** Data extract follows **

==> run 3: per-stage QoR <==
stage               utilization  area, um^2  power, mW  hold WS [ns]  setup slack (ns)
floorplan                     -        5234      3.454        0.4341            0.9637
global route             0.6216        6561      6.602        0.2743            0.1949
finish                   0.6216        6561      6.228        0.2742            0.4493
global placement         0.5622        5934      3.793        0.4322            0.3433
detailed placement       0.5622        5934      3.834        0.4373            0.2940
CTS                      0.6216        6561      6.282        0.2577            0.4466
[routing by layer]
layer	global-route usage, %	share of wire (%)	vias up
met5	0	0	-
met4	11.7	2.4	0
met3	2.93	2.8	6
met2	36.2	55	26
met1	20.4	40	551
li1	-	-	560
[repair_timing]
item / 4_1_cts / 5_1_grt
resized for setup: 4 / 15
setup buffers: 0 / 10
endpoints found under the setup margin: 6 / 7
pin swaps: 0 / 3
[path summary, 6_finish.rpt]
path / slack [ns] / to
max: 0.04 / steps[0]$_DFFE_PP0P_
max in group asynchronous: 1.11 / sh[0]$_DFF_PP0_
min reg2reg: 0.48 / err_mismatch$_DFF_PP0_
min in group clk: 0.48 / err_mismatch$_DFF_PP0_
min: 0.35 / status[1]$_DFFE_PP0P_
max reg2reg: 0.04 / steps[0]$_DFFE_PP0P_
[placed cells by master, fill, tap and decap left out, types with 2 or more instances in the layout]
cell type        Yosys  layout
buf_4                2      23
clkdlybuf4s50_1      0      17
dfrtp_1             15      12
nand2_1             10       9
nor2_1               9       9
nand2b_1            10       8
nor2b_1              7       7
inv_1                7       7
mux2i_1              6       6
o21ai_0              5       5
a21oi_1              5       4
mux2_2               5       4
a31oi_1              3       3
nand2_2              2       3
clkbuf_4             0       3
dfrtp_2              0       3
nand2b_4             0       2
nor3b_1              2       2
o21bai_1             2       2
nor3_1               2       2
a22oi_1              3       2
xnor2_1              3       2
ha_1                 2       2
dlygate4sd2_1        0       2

** End of Data extract **

▶ Aim of the exercise:
Please transcribe exactly the line containing "setup buffers: 0 / 10" and every line after it to the end of the data, and no other lines.

▶ Response to this task:
setup buffers: 0 / 10
endpoints found under the setup margin: 6 / 7
pin swaps: 0 / 3
[path summary, 6_finish.rpt]
path / slack [ns] / to
max: 0.04 / steps[0]$_DFFE_PP0P_
max in group asynchronous: 1.11 / sh[0]$_DFF_PP0_
min reg2reg: 0.48 / err_mismatch$_DFF_PP0_
min in group clk: 0.48 / err_mismatch$_DFF_PP0_
min: 0.35 / status[1]$_DFFE_PP0P_
max reg2reg: 0.04 / steps[0]$_DFFE_PP0P_
[placed cells by master, fill, tap and decap left out, types with 2 or more instances in the layout]
cell type        Yosys  layout
buf_4                2      23
clkdlybuf4s50_1      0      17
dfrtp_1             15      12
nand2_1             10       9
nor2_1               9       9
nand2b_1            10       8
nor2b_1              7       7
inv_1                7       7
mux2i_1              6       6
o21ai_0              5       5
a21oi_1              5       4
mux2_2               5       4
a31oi_1              3       3
nand2_2              2       3
clkbuf_4             0       3
dfrtp_2              0       3
nand2b_4             0       2
nor3b_1              2       2
o21bai_1             2       2
nor3_1               2       2
a22oi_1              3       2
xnor2_1              3       2
ha_1                 2       2
dlygate4sd2_1        0       2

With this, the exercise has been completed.